The problem is worst in Southern Africa, although some countries in the Eastern and Central regions of the continent have high prevalence rates as well. Swaziland, Botswana and Lesotho are the most severely affected countries, with the 2011 infection rate in Swaziland running at over a quarter of the population.
Infection is not uniform across a population. In a country such as Swaziland, where 26% of people live with HIV, there are areas where nearly everyone is affected. In places like these, village after village has no young adults left. The scale of the problem is overwhelming.

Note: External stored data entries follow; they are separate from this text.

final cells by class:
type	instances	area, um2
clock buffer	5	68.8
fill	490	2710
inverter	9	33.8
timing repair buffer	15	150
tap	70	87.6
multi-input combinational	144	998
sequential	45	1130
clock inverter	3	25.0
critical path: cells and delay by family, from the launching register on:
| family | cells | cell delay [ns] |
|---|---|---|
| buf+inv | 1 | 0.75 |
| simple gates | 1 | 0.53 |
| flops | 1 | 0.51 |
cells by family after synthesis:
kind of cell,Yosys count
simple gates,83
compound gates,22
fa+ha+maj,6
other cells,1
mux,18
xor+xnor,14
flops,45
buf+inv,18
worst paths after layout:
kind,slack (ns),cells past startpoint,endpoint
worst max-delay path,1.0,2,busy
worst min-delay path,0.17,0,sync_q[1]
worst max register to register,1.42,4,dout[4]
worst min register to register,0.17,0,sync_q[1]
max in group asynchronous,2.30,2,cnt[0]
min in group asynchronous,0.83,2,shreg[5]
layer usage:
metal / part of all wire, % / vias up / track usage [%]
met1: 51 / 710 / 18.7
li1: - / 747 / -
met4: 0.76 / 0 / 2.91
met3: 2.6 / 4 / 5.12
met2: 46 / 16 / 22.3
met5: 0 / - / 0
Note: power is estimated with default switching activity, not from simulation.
`src/rtl/stopwatch_pkg.sv`:
```
`default_nettype none
// ============================================================================
//  Module      : stopwatch_pkg
//  Description : Shared types and constants for the stopwatch core: state
//                encoding, seconds limit and the minute-width helper.
//  Revision    : 1.0 - initial release
// ============================================================================
package stopwatch_pkg;

    // Operating modes of the core
    typedef enum logic [1:0] {
        ST_IDLE    = 2'd0,
        ST_RUN     = 2'd1,
        ST_ADJ     = 2'd2,
        ST_EXPIRED = 2'd3
    } sw_state_e;

    // Highest seconds value shown on the display
    localparam logic [5:0] SEC_MAX = 6'd59;

    // Bits needed to hold 0..max_min (never narrower than one bit)
    function automatic int min_width(input int max_min);
        return (max_min < 1) ? 1 : $clog2(max_min + 1);
    endfunction

endpackage
`default_nettype wire

```
`src/rtl/stopwatch_core_tick_gen.sv`:
```
`default_nettype none
// ============================================================================
//  Module      : tick_gen
//  Description : Prescaler for the stopwatch core. Produces the one-second
//                tick, the adjust-step strobe and the adjust blink phase as
//                clock enables within the single clk domain.
//  Revision    : 1.0 - initial release
// ============================================================================
module tick_gen #(
    parameter int TICK_DIV     = 100000000,
    parameter int ADJ_RATE_DIV = 2
) (
    input  logic clk,
    input  logic rst_n,
    input  logic clr,        // state change: restart the period from zero
    input  logic en,         // count enable (RUN and ADJ)
    input  logic blink_en,   // blink phase active (ADJ only)
    output logic sec_tick,
    output logic adj_step,
    output logic blink
);

    localparam int              CNT_W    = (TICK_DIV > 2) ? $clog2(TICK_DIV) : 1;
    localparam logic [CNT_W-1:0] CNT_LAST = CNT_W'(TICK_DIV - 1);
    localparam logic [CNT_W-1:0] CNT_HALF = CNT_W'(TICK_DIV / 2 - 1);
    localparam logic [31:0]      STEP_LEN = 32'(TICK_DIV / ADJ_RATE_DIV);

    logic [CNT_W-1:0] cnt_q, cnt_d;
    logic             blink_q, blink_d;
    logic [31:0]      cnt_ext;

    assign cnt_ext  = {{(32 - CNT_W){1'b0}}, cnt_q};
    assign sec_tick = en && (cnt_q == CNT_LAST);
    assign adj_step = en && ((cnt_ext % STEP_LEN) == (STEP_LEN - 32'd1));
    assign blink    = blink_q;

    // Next prescaler count and blink phase; a clear wins over counting
    always_comb begin
        cnt_d   = cnt_q;
        blink_d = blink_q;
        if (clr) begin
            cnt_d   = '0;
            blink_d = 1'b0;
        end else if (en) begin
            cnt_d = (cnt_q == CNT_LAST) ? '0 : cnt_q + 1'b1;
            if (!blink_en) begin
                blink_d = 1'b0;
            end else if ((cnt_q == CNT_HALF) || (cnt_q == CNT_LAST)) begin
                blink_d = ~blink_q;
            end
        end else begin
            blink_d = 1'b0;
        end
    end

    // Prescaler and blink registers
    always_ff @(posedge clk or negedge rst_n) begin
        if (!rst_n) begin
            cnt_q   <= '0;
            blink_q <= 1'b0;
        end else begin
            cnt_q   <= cnt_d;
            blink_q <= blink_d;
        end
    end

endmodule
`default_nettype wire

```
`src/rtl/stopwatch_core.sv`:
```
`default_nettype none
// ============================================================================
//  Module      : stopwatch_core
//  Description : Stopwatch / countdown timekeeping core. Holds the mode FSM
//                and the minute/second registers; timing comes from tick_gen.
//                Optional lap capture is built when the macro LAP_EN is
//                defined (adds lap_p, lap_min, lap_sec, lap_valid).
//  Revision    : 1.0 - initial release
// ============================================================================
module stopwatch_core
    import stopwatch_pkg::*;
#(
    parameter  int TICK_DIV     = 100000000,
    parameter  int MAX_MIN      = 59,
    parameter  int ADJ_RATE_DIV = 2,
    localparam int MIN_W        = min_width(MAX_MIN)
) (
    input  logic             clk,
    input  logic             rst_n,
    input  logic             sel,
    input  logic             adj,
    input  logic             pause_p,
    input  logic             dir,
    output logic [MIN_W-1:0] minutes,
    output logic [5:0]       seconds,
    output logic             running,
    output logic             expired,
    output logic             blink
`ifdef LAP_EN
    ,
    input  logic             lap_p,
    output logic [MIN_W-1:0] lap_min,
    output logic [5:0]       lap_sec,
    output logic             lap_valid
`endif
);

    localparam logic [MIN_W-1:0] MIN_TOP = MIN_W'(MAX_MIN);

    sw_state_e        state_q, state_d;
    logic [MIN_W-1:0] min_q, min_d;
    logic [5:0]       sec_q, sec_d;
    logic             sec_tick;
    logic             adj_step;
    logic             tick_clr;
    logic             tick_en;
    logic             blink_en;

    // Any state change restarts the prescaler so the first tick is a full period away
    assign tick_clr = (state_d != state_q);
    assign tick_en  = (state_q == ST_RUN) || (state_q == ST_ADJ);
    assign blink_en = (state_q == ST_ADJ);

    tick_gen #(
        .TICK_DIV     (TICK_DIV),
        .ADJ_RATE_DIV (ADJ_RATE_DIV)
    ) u_tick_gen (
        .clk      (clk),
        .rst_n    (rst_n),
        .clr      (tick_clr),
        .en       (tick_en),
        .blink_en (blink_en),
        .sec_tick (sec_tick),
        .adj_step (adj_step),
        .blink    (blink)
    );

    // Mode transitions and time updates; adj overrides everything, pause wins over a tick
    always_comb begin
        state_d = state_q;
        min_d   = min_q;
        sec_d   = sec_q;
        if (adj) begin
            state_d = ST_ADJ;
            if ((state_q == ST_ADJ) && adj_step) begin
                if (sel) begin
                    sec_d = (sec_q == SEC_MAX) ? '0 : sec_q + 6'd1;
                end else begin
                    min_d = (min_q == MIN_TOP) ? '0 : min_q + 1'b1;
                end
            end
        end else begin
            case (state_q)
                ST_IDLE: begin
                    if (pause_p) state_d = ST_RUN;
                end
                ST_RUN: begin
                    if (pause_p) begin
                        state_d = ST_IDLE;
                    end else if (sec_tick) begin
                        if (!dir) begin
                            if (sec_q == SEC_MAX) begin
                                sec_d = '0;
                                min_d = (min_q == MIN_TOP) ? '0 : min_q + 1'b1;
                            end else begin
                                sec_d = sec_q + 6'd1;
                            end
                        end else begin
                            if ((sec_q == 6'd0) && (min_q == '0)) begin
                                // Started at 00:00 counting down: expire without underflow
                                state_d = ST_EXPIRED;
                            end else if (sec_q == 6'd0) begin
                                sec_d = SEC_MAX;
                                min_d = min_q - 1'b1;
                            end else begin
                                sec_d = sec_q - 6'd1;
                                if ((sec_q == 6'd1) && (min_q == '0)) state_d = ST_EXPIRED;
                            end
                        end
                    end
                end
                ST_ADJ: begin
                    state_d = ST_IDLE;
                end
                ST_EXPIRED: begin
                    if (pause_p) state_d = ST_IDLE;
                end
                default: begin
                    state_d = ST_IDLE;
                end
            endcase
        end
    end

    // State and time registers
    always_ff @(posedge clk or negedge rst_n) begin
        if (!rst_n) begin
            state_q <= ST_IDLE;
            min_q   <= '0;
            sec_q   <= '0;
        end else begin
            state_q <= state_d;
            min_q   <= min_d;
            sec_q   <= sec_d;
        end
    end

    assign minutes = min_q;
    assign seconds = sec_q;
    assign running = (state_q == ST_RUN);
    assign expired = (state_q == ST_EXPIRED);

`ifdef LAP_EN
    logic [MIN_W-1:0] lap_min_q, lap_min_d;
    logic [5:0]       lap_sec_q, lap_sec_d;
    logic             lap_valid_q, lap_valid_d;

    // Lap capture in RUN, lap clear in IDLE, ignored elsewhere
    always_comb begin
        lap_min_d   = lap_min_q;
        lap_sec_d   = lap_sec_q;
        lap_valid_d = lap_valid_q;
        if (lap_p) begin
            if (state_q == ST_RUN) begin
                lap_min_d   = min_q;
                lap_sec_d   = sec_q;
                lap_valid_d = 1'b1;
            end else if (state_q == ST_IDLE) begin
                lap_valid_d = 1'b0;
            end
        end
    end

    // Lap registers
    always_ff @(posedge clk or negedge rst_n) begin
        if (!rst_n) begin
            lap_min_q   <= '0;
            lap_sec_q   <= '0;
            lap_valid_q <= 1'b0;
        end else begin
            lap_min_q   <= lap_min_d;
            lap_sec_q   <= lap_sec_d;
            lap_valid_q <= lap_valid_d;
        end
    end

    assign lap_min   = lap_min_q;
    assign lap_sec   = lap_sec_q;
    assign lap_valid = lap_valid_q;
`endif

endmodule
`default_nettype wire

```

In many places, the infrastructure simply cannot cope with the strain. In sub-Saharan Africa, half of all hospital beds are occupied by people suffering from HIV-related conditions. Patients affected by HIV remain in hospital much longer than others, meaning that beds are often in short supply, particularly in poorer countries where capacity is low to begin with.
Many countries in sub-Saharan Africa suffer from a shortage of healthcare workers. In some cases, this is due to a drainage of skilled people out of the country to higher-paid jobs abroad. HIV itself is also responsible for the loss of health professionals. In some countries, HIV rates are so high that a large proportion of health workers are affected by the disease and are ultimately forced out of work by illness.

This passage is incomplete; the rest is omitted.